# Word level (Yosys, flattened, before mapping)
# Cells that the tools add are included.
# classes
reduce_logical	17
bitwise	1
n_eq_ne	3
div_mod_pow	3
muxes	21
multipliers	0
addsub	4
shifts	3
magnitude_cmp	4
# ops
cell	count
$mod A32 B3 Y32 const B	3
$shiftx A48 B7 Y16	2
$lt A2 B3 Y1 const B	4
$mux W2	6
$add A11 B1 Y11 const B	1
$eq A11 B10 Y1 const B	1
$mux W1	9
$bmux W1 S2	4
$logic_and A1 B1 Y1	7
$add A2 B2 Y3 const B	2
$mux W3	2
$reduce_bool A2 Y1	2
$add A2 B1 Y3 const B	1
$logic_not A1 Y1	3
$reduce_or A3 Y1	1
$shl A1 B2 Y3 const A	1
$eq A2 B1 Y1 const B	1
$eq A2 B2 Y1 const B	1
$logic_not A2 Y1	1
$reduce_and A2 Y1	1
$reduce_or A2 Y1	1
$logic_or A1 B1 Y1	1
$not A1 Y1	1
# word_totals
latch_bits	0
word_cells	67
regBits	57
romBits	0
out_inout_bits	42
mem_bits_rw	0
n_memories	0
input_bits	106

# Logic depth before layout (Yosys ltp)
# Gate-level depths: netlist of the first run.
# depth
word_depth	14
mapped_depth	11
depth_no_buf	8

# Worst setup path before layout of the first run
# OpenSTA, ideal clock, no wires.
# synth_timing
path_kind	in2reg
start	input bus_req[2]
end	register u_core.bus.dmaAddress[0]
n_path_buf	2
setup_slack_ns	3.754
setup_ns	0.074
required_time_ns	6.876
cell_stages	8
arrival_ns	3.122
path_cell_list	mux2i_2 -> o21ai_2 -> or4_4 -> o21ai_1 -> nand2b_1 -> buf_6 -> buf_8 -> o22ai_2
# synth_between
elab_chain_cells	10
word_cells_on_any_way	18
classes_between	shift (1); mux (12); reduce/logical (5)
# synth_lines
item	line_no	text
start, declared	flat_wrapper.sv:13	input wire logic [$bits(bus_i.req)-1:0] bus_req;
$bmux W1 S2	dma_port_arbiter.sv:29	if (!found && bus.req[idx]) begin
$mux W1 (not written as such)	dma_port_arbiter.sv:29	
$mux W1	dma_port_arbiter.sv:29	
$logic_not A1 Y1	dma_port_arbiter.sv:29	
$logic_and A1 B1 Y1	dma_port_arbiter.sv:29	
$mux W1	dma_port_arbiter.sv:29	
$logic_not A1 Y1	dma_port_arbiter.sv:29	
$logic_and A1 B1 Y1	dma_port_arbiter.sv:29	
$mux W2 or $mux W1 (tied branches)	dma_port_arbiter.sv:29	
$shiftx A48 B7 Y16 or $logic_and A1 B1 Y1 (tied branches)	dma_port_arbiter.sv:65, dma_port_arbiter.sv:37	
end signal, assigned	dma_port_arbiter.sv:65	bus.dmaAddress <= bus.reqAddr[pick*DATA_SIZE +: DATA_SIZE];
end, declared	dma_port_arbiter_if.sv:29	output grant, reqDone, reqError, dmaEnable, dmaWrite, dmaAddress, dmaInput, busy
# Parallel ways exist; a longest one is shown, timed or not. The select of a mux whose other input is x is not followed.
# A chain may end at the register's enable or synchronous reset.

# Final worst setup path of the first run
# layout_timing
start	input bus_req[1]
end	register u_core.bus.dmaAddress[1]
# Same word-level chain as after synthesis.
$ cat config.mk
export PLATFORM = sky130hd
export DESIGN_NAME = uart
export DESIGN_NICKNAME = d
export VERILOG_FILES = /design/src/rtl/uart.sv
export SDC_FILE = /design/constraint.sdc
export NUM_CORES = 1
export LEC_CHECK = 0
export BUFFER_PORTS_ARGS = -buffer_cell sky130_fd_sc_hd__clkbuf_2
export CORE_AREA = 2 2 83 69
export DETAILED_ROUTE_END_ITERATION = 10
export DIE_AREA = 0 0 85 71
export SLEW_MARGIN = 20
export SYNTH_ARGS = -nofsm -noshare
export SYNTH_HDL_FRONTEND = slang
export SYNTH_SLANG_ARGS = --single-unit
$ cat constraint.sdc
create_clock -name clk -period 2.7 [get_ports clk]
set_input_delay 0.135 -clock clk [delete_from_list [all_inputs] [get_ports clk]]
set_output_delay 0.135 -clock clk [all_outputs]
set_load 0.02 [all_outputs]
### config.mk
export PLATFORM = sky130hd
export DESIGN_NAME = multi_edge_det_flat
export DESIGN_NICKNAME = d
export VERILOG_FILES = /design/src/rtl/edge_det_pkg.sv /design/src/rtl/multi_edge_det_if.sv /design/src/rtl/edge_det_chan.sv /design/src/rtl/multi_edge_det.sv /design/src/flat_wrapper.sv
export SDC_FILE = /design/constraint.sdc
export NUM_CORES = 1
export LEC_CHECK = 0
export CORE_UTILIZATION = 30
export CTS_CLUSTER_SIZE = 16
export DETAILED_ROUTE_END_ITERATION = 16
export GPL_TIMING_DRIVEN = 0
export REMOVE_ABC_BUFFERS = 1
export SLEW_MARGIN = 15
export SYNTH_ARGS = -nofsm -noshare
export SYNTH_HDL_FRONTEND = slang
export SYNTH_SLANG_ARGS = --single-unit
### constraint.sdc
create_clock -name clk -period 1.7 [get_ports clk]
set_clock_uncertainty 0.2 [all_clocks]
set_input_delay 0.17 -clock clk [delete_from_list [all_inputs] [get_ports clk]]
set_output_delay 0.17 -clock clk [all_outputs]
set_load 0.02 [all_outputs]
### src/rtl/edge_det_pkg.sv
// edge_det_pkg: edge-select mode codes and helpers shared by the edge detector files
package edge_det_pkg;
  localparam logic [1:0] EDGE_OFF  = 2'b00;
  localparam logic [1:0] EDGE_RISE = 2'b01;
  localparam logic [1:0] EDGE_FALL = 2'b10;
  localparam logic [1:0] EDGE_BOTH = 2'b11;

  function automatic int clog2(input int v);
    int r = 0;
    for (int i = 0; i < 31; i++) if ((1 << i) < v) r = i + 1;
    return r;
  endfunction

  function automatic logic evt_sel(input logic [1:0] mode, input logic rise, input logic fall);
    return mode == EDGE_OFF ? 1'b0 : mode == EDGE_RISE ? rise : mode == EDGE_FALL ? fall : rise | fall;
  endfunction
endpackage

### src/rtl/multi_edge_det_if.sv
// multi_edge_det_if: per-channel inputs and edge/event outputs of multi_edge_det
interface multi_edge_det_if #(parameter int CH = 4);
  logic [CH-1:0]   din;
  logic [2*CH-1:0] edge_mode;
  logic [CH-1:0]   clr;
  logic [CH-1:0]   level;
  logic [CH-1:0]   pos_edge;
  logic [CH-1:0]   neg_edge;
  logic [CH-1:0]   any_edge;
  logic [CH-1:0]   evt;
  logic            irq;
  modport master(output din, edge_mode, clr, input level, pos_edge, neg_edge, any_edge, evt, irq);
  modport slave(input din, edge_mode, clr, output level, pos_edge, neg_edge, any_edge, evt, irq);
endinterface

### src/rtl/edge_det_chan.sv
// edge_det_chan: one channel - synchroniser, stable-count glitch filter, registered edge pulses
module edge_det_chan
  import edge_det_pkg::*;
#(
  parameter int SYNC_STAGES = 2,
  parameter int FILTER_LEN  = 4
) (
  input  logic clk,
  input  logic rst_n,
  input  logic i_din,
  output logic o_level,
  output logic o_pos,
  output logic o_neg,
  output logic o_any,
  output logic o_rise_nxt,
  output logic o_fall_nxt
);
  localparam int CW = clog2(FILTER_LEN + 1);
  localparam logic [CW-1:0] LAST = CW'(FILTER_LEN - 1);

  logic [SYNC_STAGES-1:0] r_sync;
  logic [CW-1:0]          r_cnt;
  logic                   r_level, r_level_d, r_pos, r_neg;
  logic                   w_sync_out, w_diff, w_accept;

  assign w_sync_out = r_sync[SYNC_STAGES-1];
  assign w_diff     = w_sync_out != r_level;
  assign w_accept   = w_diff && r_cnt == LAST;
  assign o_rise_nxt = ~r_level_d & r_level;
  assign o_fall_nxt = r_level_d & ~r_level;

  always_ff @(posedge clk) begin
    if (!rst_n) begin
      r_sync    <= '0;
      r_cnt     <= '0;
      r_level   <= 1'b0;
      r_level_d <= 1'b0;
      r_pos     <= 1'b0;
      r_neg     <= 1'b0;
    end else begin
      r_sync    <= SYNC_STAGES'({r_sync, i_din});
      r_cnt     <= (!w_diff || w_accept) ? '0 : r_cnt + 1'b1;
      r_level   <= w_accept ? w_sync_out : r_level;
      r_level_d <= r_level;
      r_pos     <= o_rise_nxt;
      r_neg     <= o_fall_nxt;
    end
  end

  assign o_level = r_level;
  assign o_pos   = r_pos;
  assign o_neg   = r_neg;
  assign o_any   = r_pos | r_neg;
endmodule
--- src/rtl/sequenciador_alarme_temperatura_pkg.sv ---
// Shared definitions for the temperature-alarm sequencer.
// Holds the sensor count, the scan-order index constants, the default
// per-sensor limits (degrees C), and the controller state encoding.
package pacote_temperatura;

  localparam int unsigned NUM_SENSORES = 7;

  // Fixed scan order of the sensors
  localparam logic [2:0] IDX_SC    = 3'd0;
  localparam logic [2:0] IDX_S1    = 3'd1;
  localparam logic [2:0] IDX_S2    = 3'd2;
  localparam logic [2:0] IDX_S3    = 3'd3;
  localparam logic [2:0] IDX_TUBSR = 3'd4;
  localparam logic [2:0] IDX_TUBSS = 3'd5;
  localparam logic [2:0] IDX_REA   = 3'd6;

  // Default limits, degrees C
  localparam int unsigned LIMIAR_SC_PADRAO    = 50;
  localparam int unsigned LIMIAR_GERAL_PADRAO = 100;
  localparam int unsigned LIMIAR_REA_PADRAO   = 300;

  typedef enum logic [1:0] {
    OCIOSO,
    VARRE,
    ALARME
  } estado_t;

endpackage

> [Task goal]
Above are the entries. Quote exactly the lines from the one bearing "B3 Y32 const" through the one bearing "logic [$bits(bus_i.req)-1:0] bus_req;".

> [Response to this task]
$mod A32 B3 Y32 const B	3
$shiftx A48 B7 Y16	2
$lt A2 B3 Y1 const B	4
$mux W2	6
$add A11 B1 Y11 const B	1
$eq A11 B10 Y1 const B	1
$mux W1	9
$bmux W1 S2	4
$logic_and A1 B1 Y1	7
$add A2 B2 Y3 const B	2
$mux W3	2
$reduce_bool A2 Y1	2
$add A2 B1 Y3 const B	1
$logic_not A1 Y1	3
$reduce_or A3 Y1	1
$shl A1 B2 Y3 const A	1
$eq A2 B1 Y1 const B	1
$eq A2 B2 Y1 const B	1
$logic_not A2 Y1	1
$reduce_and A2 Y1	1
$reduce_or A2 Y1	1
$logic_or A1 B1 Y1	1
$not A1 Y1	1
# word_totals
latch_bits	0
word_cells	67
regBits	57
romBits	0
out_inout_bits	42
mem_bits_rw	0
n_memories	0
input_bits	106

# Logic depth before layout (Yosys ltp)
# Gate-level depths: netlist of the first run.
# depth
word_depth	14
mapped_depth	11
depth_no_buf	8

# Worst setup path before layout of the first run
# OpenSTA, ideal clock, no wires.
# synth_timing
path_kind	in2reg
start	input bus_req[2]
end	register u_core.bus.dmaAddress[0]
n_path_buf	2
setup_slack_ns	3.754
setup_ns	0.074
required_time_ns	6.876
cell_stages	8
arrival_ns	3.122
path_cell_list	mux2i_2 -> o21ai_2 -> or4_4 -> o21ai_1 -> nand2b_1 -> buf_6 -> buf_8 -> o22ai_2
# synth_between
elab_chain_cells	10
word_cells_on_any_way	18
classes_between	shift (1); mux (12); reduce/logical (5)
# synth_lines
item	line_no	text
start, declared	flat_wrapper.sv:13	input wire logic [$bits(bus_i.req)-1:0] bus_req;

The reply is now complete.